I just found out my parents are human too

This is my first blog post after a very long time. Life happened, pain, loss, mistakes, heartache and top that up with a psycho ex-boyfriend who had and probably still is stalking me. He would put vile and negative comments on my old blog posts even on my about page. I was just caught up in all of that drama, such that I ran out of inspiration but the girl is back. I would have put some of the screen grabs of some of his comments but this is not the post for it but will definitely share those. He is probably also going to read this and if he is his usual self, put another comment or maybe he got tired but hey I digress.

If I could write a book about my parents, it would definitely be one on unconditional love, grace and tolerance. I would share all my fond memories from when I was a little girl to the ones when I became and adult and realised their love for me had never changed. I would write about how my Dad is more affectionate than my mom but how Ma has been learning to love all five of us the best way she can and how we want to be loved. I will probably not write about how I would want to love my kids like how I was loved, because honestly I am still not sure if I want to have kids of my own. Maybe that would change at some point in my life but that better be soon while this body can still be a rearing factory.

Anyone who knows me has had me brag about how I was raised on love. I can go on and on about hugs and kisses from my dad or the random messages and phone calls from my mom. Or the many times she just texts ‘’I’m praying for you my sweet girl’’, and in that moment I feel better. They say parents know when something is wrong with their child or when their child is lying, and I have seen this to be true with my parents and any of my siblings. Both my parents have been pastors for the greater part of my life and at some point I felt that their jobs came after God on the list of most important things. I was never there when the call to the vineyard came so I definitely would not judge them even if that was the case.

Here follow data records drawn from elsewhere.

===== src/rtl/cordic_fsm_control.sv =====
// CORDIC datapath sequencer: init, N_ITER micro-rotations, final capture and
// counter rewind, with FPU add/sub handshake, watchdog and sticky error flags.
module cordic_fsm_control #(
  parameter int unsigned N_ITER = 25,
  parameter int unsigned D      = 5,
  parameter int unsigned TMO    = 255
) (
  input  logic                 CLK,
  input  logic                 RST,
  cordic_fsm_control_if.master bus
);

  localparam int unsigned WDW     = $clog2(TMO + 1);
  localparam logic [D-1:0] LAST_IT = D'(N_ITER - 1);
  localparam logic [D-1:0] CNT_MAX = {D{1'b1}};

  typedef enum logic [3:0] {
    S_IDLE, S_LOAD, S_SETUP, S_START, S_WAIT,
    S_ROM_WAIT, S_LATCH, S_STEP, S_REWIND, S_DONE
  } state_e;

  typedef enum logic [2:0] {
    OP_INIT_X, OP_INIT_Y, OP_ROT_Z, OP_ROT_Y, OP_ROT_X, OP_FINAL
  } op_e;

  typedef enum logic [1:0] {DST_X, DST_Y, DST_Z, DST_R4} dst_e;

  typedef struct packed {
    logic [1:0] ms4;
    logic [1:0] ms2;
    logic [1:0] ms3;
    logic       add_subt;
    dst_e       dst;
  } op_t;

  // Per-op mux selects, FPU operation and destination register.
  function automatic op_t op_decode(input op_e op);
    op_t f;
    f = '0;
    case (op)
      OP_INIT_X: f = '{ms4: 2'b10, ms2: 2'b00, ms3: 2'b00, add_subt: 1'b0, dst: DST_X};
      OP_INIT_Y: f = '{ms4: 2'b10, ms2: 2'b00, ms3: 2'b00, add_subt: 1'b1, dst: DST_Y};
      OP_ROT_Z:  f = '{ms4: 2'b01, ms2: 2'b00, ms3: 2'b00, add_subt: 1'b0, dst: DST_Z};
      OP_ROT_Y:  f = '{ms4: 2'b01, ms2: 2'b01, ms3: 2'b01, add_subt: 1'b0, dst: DST_Y};
      OP_ROT_X:  f = '{ms4: 2'b01, ms2: 2'b10, ms3: 2'b10, add_subt: 1'b0, dst: DST_X};
      OP_FINAL:  f = '{ms4: 2'b00, ms2: 2'b00, ms3: 2'b00, add_subt: 1'b0, dst: DST_R4};
      default:   f = '0;
    endcase
    return f;
  endfunction

  state_e         state_q, state_d;
  op_e            op_q, op_d;
  logic [WDW-1:0] wdog_q, wdog_d;
  logic           err_ovf_q, err_ovf_d;
  logic           err_tmo_q, err_tmo_d;
  op_t            op_f;

  assign op_f        = op_decode(op_q);
  assign bus.ERR_OVF = err_ovf_q;
  assign bus.ERR_TMO = err_tmo_q;

  always_ff @(posedge CLK) begin
    if (RST) begin
      state_q   <= S_IDLE;
      op_q      <= OP_INIT_X;
      wdog_q    <= '0;
      err_ovf_q <= 1'b0;
      err_tmo_q <= 1'b0;
    end else begin
      state_q   <= state_d;
      op_q      <= op_d;
      wdog_q    <= wdog_d;
      err_ovf_q <= err_ovf_d;
      err_tmo_q <= err_tmo_d;
    end
  end

  always_comb begin
    state_d        = state_q;
    op_d           = op_q;
    wdog_d         = '0;
    err_ovf_d      = err_ovf_q;
    err_tmo_d      = err_tmo_q;
    bus.MS_1       = 1'b0;
    bus.MS_4       = 2'b00;
    bus.MS_2       = 2'b00;
    bus.MS_3       = 2'b00;
    bus.EN_REG1X   = 1'b0;
    bus.EN_REG1Y   = 1'b0;
    bus.EN_REG1Z   = 1'b0;
    bus.EN_REG2    = 1'b0;
    bus.EN_REG2XYZ = 1'b0;
    bus.EN_REG3    = 1'b0;
    bus.EN_REG4    = 1'b0;
    bus.ADD_SUBT   = 1'b0;
    bus.Begin_SUM  = 1'b0;
    bus.CLK_CDIR   = 1'b0;
    bus.RDY        = 1'b0;
    bus.BUSY       = (state_q != S_IDLE);

    // Selects held steady for the whole life of an FPU op.
    if (state_q inside {S_SETUP, S_START, S_WAIT}) begin
      bus.MS_4     = op_f.ms4;
      bus.MS_2     = op_f.ms2;
      bus.MS_3     = op_f.ms3;
      bus.ADD_SUBT = op_f.add_subt;
    end

    case (state_q)
      S_IDLE: begin
        if (bus.BEG_CORDIC && (bus.CONT_ITERA == '0)) begin
          err_ovf_d = 1'b0;
          err_tmo_d = 1'b0;
          state_d   = S_LOAD;
        end
      end
      S_LOAD: begin
        bus.EN_REG3  = 1'b1;
        bus.MS_1     = 1'b1;
        bus.EN_REG1Z = 1'b1;
        op_d         = OP_INIT_X;
        state_d      = S_SETUP;
      end
      S_SETUP: begin
        bus.EN_REG2XYZ = 1'b1;
        state_d        = S_START;
      end
      S_START: begin
        bus.Begin_SUM = 1'b1;
        state_d       = S_WAIT;
      end
      S_WAIT: begin
        if (bus.ACK_SUM) begin
          bus.EN_REG1X = (op_f.dst == DST_X);
          bus.EN_REG1Y = (op_f.dst == DST_Y);
          bus.EN_REG1Z = (op_f.dst == DST_Z);
          bus.EN_REG4  = (op_f.dst == DST_R4);
          if (bus.O_F || bus.U_F) err_ovf_d = 1'b1;
          case (op_q)
            OP_INIT_X: begin op_d = OP_INIT_Y; state_d = S_SETUP; end
            OP_INIT_Y: state_d = S_ROM_WAIT;
            OP_ROT_Z:  begin op_d = OP_ROT_Y; state_d = S_SETUP; end
            OP_ROT_Y:  begin op_d = OP_ROT_X; state_d = S_SETUP; end
            OP_ROT_X:  state_d = S_STEP;
            OP_FINAL:  state_d = S_REWIND;
            default:   state_d = S_IDLE;
          endcase
        end else if (wdog_q == WDW'(TMO - 1)) begin
          err_tmo_d = 1'b1;
          state_d   = S_REWIND;
        end else begin
          wdog_d = wdog_q + WDW'(1);
        end
      end
      S_ROM_WAIT: state_d = S_LATCH;
      S_LATCH: begin
        bus.EN_REG2 = 1'b1;
        op_d        = OP_ROT_Z;
        state_d     = S_SETUP;
      end
      S_STEP: begin
        bus.CLK_CDIR = 1'b1;
        if (bus.CONT_ITERA == LAST_IT) begin
          op_d    = OP_FINAL;
          state_d = S_SETUP;
        end else begin
          state_d = S_ROM_WAIT;
        end
      end
      // Leave once the counter is zero or this pulse wraps it to zero.
      S_REWIND: begin
        bus.CLK_CDIR = (bus.CONT_ITERA != '0);
        if ((bus.CONT_ITERA == '0) || (bus.CONT_ITERA == CNT_MAX)) state_d = S_DONE;
      end
      S_DONE: begin
        bus.RDY = 1'b1;
        state_d = S_IDLE;
      end
      default: state_d = S_IDLE;
    endcase
  end

endmodule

Growing up, I saw my parents put their sweat and blood into spreading the gospel, loved how the congregates would have nothing but good things to say about them. In all of this I also felt some sort of neglect and for some time detached myself from them. I grew to be an independent child and took that all the way to my teenage years and adulthood. I knew they loved me but never aired out my concerns when maybe I missed them or they missed my game or swimming competition because they had to adhere to the call. I will say this, I am different from my older sister who constantly needs affirmation and all of that. I am the I know you love me so we are cool typpa child. But for the longest time I had questions and thought there were certain things that they could have done better It was until the day I had a heart to heart conversation with my mother that she told me about her upbringing and how that affected how she loves us or shows her love.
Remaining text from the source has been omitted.